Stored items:
────────────────
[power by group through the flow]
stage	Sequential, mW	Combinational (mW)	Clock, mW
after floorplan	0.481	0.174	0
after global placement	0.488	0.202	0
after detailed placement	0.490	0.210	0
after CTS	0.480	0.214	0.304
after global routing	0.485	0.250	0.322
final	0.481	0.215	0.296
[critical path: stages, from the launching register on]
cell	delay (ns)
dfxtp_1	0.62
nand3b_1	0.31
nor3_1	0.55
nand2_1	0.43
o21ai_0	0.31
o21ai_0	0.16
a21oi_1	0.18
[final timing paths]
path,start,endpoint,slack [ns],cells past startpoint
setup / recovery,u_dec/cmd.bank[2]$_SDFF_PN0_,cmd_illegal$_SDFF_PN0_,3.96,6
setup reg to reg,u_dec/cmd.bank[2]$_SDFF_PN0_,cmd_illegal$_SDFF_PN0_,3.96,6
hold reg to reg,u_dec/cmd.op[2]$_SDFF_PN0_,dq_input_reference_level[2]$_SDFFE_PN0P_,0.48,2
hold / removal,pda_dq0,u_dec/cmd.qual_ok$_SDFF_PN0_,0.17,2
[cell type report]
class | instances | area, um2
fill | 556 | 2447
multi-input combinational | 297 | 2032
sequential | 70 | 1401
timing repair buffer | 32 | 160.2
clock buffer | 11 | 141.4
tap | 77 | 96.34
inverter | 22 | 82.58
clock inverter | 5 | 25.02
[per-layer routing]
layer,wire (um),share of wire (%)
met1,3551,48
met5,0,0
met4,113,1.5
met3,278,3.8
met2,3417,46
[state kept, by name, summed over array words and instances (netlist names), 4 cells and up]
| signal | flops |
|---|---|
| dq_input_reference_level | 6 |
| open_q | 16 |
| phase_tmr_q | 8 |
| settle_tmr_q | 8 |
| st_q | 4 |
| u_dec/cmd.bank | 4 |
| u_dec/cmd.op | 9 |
==> src/pkg/lhr_pkg.sv <==
package lhr_pkg;
   // ------------------------------------------------------------------
   // Timing
   // ------------------------------------------------------------------
   localparam int          CLK_MHZ          = 250;
   localparam int          RELOCK_MS        = 100;
   localparam int          RELOCK_CYC       = RELOCK_MS * CLK_MHZ * 1000;
   localparam int          HOLD_LEAD_MS     = 2;
   localparam int          HOLD_LEAD_CYC    = HOLD_LEAD_MS * CLK_MHZ * 1000;
   // ------------------------------------------------------------------
   // Register offsets (byte addresses)
   // ------------------------------------------------------------------
   localparam logic [7:0]  ADR_CTRL         = 8'h00;
   localparam logic [7:0]  ADR_STAT         = 8'h04;
   localparam logic [7:0]  ADR_DRIFT        = 8'h08;
   localparam logic [7:0]  ADR_EDIT         = 8'h0C;
   localparam logic [7:0]  ADR_FILT         = 8'h10;
   localparam logic [7:0]  ADR_GAIN         = 8'h14;
   localparam logic [7:0]  ADR_TIME         = 8'h18;
   localparam logic [7:0]  ADR_ERR          = 8'h1C;
   localparam logic [7:0]  ADR_OUT          = 8'h20;
   // ------------------------------------------------------------------
   // Control, status and edit fields
   // ------------------------------------------------------------------
   localparam int          CTRL_LOCK        = 0;
   localparam int          CTRL_SWEEP       = 1;
   localparam int          CTRL_NEGPOL      = 2;
   localparam int          CTRL_PRESET_LO   = 4;
   localparam int          CTRL_PRESET_HI   = 6;
   localparam int          CTRL_PRESET_GO   = 7;
   localparam int          STAT_HOLD        = 0;
   localparam int          STAT_READY       = 1;
   localparam int          STAT_RELOCK      = 2;
   localparam int          STAT_CFG_REJ     = 3;
   localparam int          STAT_EDITING     = 4;
   localparam int          EDIT_KEY_COMMIT  = 16;
   localparam int          EDIT_KEY_DISCARD = 17;
   localparam int          EDIT_SEL_LO      = 18;
   localparam int          EDIT_SEL_HI      = 19;
   // ------------------------------------------------------------------
   // Parameter triples: filter Hz, gain in 0.1 dB, time in ms
   // ------------------------------------------------------------------
   localparam logic [15:0] DEF_FILT         = 16'h00c8;  // 200 Hz
   localparam logic [15:0] DEF_GAIN         = 16'hfec0;  // -32.0 dB
   localparam logic [15:0] DEF_TIME         = 16'h0088;  // 136 ms
   localparam logic [15:0] ANA_FILT         = 16'h07ee;  // 2030 Hz
   localparam logic [15:0] HB1_FILT         = 16'h03e8;  // 1000 Hz
   localparam logic [15:0] HB1_GAIN         = 16'h0084;  // 13.2 dB
   localparam logic [15:0] HB1_TIME         = 16'h003b;  // 59 ms
   localparam logic [15:0] HB2_FILT         = 16'h05dc;  // 1500 Hz
   localparam logic [15:0] HB2_GAIN         = 16'h0098;  // 15.2 dB
   localparam logic [15:0] HB2_TIME         = 16'h002f;  // 47 ms
   localparam logic [15:0] HB3_FILT         = 16'h07d0;  // 2000 Hz
   localparam logic [15:0] HB3_GAIN         = 16'h00a8;  // 16.8 dB
   localparam logic [15:0] HB3_TIME         = 16'h0029;  // 41 ms
   localparam logic [2:0]  PRE_DEFAULT      = 3'h0;
   localparam logic [2:0]  PRE_ANALOG       = 3'h1;
   localparam logic [2:0]  PRE_HB1          = 3'h2;
   localparam logic [2:0]  PRE_HB2          = 3'h3;
   localparam logic [2:0]  PRE_HB3          = 3'h4;
   localparam logic [1:0]  SEL_FILT         = 2'h0;
   localparam logic [1:0]  SEL_GAIN         = 2'h1;
   localparam logic [1:0]  SEL_TIME         = 2'h2;
   localparam logic [1:0]  SEL_DRIFT        = 2'h3;
endpackage : lhr_pkg
==> src/verilog/cxe_pkg.sv <==
// package for the conditional-execute and flag-effect unit
// assumes a 32-bit axi4-lite register bus and a single 40 mhz clock
package cxe_pkg;

  // register byte offsets
  localparam logic [7:0] CXE_CTRL_OFS   = 8'h00;
  localparam logic [7:0] CXE_INSTR_OFS  = 8'h04;
  localparam logic [7:0] CXE_DEST_OFS   = 8'h08;
  localparam logic [7:0] CXE_SRC_OFS    = 8'h0c;
  localparam logic [7:0] CXE_STATUS_OFS = 8'h10;
  localparam logic [7:0] CXE_PC_OFS     = 8'h14;
  localparam logic [7:0] CXE_CORES_OFS  = 8'h18;
  localparam logic [7:0] CXE_HUBCFG_OFS = 8'h1c;

  // instruction field positions
  localparam int CXE_OPC_LSB  = 26;
  localparam int CXE_EFF_ZERO_WR  = 25;
  localparam int CXE_EFF_CARRY_WR = 24;
  localparam int CXE_EFF_WR   = 23;
  localparam int CXE_EFF_IMM  = 22;
  localparam int CXE_COND_LSB = 18;
  localparam int CXE_DST_LSB  = 9;
  localparam int CXE_SRC_LSB  = 0;

  // status register bit positions
  localparam int CXE_ST_BUSY   = 0;
  localparam int CXE_ST_CARRY  = 1;
  localparam int CXE_ST_ZERO   = 2;
  localparam int CXE_ST_EXEC   = 3;
  localparam int CXE_ST_BRANCH = 4;
  localparam int CXE_ST_WROTE  = 5;
  localparam int CXE_ST_DORM   = 6;

  // opcodes and hub operation codes
  localparam logic [5:0] CXE_OP_HUB  = 6'h03;
  localparam logic [5:0] CXE_OP_DEC_BRANCH = 6'h39;
  localparam logic [5:0] CXE_OP_AND  = 6'h18;
  localparam logic [5:0] CXE_OP_ANDN = 6'h19;
  localparam logic [2:0] CXE_HUB_STOP = 3'h3;

  // condition codes
  localparam logic [3:0] CXE_COND_ALWAYS = 4'hf;
  localparam logic [3:0] CXE_COND_NEVER  = 4'h0;

  // timing, in clock cycles
  localparam logic [4:0] CXE_T_BASIC    = 5'h04;
  localparam logic [4:0] CXE_T_FALLTHRU = 5'h08;
  localparam logic [4:0] CXE_T_HUB_MIN  = 5'h07;
  localparam logic [3:0] CXE_HUB_SLOTS  = 4'hf;

  // reset values
  localparam logic [31:0] CXE_ZERO_RST = 32'h0000_0000;
  localparam logic [7:0]  CXE_CORE_ID_RST = 8'h00;

  typedef enum logic [0:0] {
    CXE_IDLE,
    CXE_RUN
  } cxe_state_t;

endpackage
────────────────
-- YOUR TASK --
Taking the lines above, repeat exactly those from the line that contains "hold reg to" through the line that contains "u_dec/cmd.bank | 4 |", and both of those lines as well. Include nothing else.

-- ANSWER TO THIS TASK --
hold reg to reg,u_dec/cmd.op[2]$_SDFF_PN0_,dq_input_reference_level[2]$_SDFFE_PN0P_,0.48,2
hold / removal,pda_dq0,u_dec/cmd.qual_ok$_SDFF_PN0_,0.17,2
[cell type report]
class | instances | area, um2
fill | 556 | 2447
multi-input combinational | 297 | 2032
sequential | 70 | 1401
timing repair buffer | 32 | 160.2
clock buffer | 11 | 141.4
tap | 77 | 96.34
inverter | 22 | 82.58
clock inverter | 5 | 25.02
[per-layer routing]
layer,wire (um),share of wire (%)
met1,3551,48
met5,0,0
met4,113,1.5
met3,278,3.8
met2,3417,46
[state kept, by name, summed over array words and instances (netlist names), 4 cells and up]
| signal | flops |
|---|---|
| dq_input_reference_level | 6 |
| open_q | 16 |
| phase_tmr_q | 8 |
| settle_tmr_q | 8 |
| st_q | 4 |
| u_dec/cmd.bank | 4 |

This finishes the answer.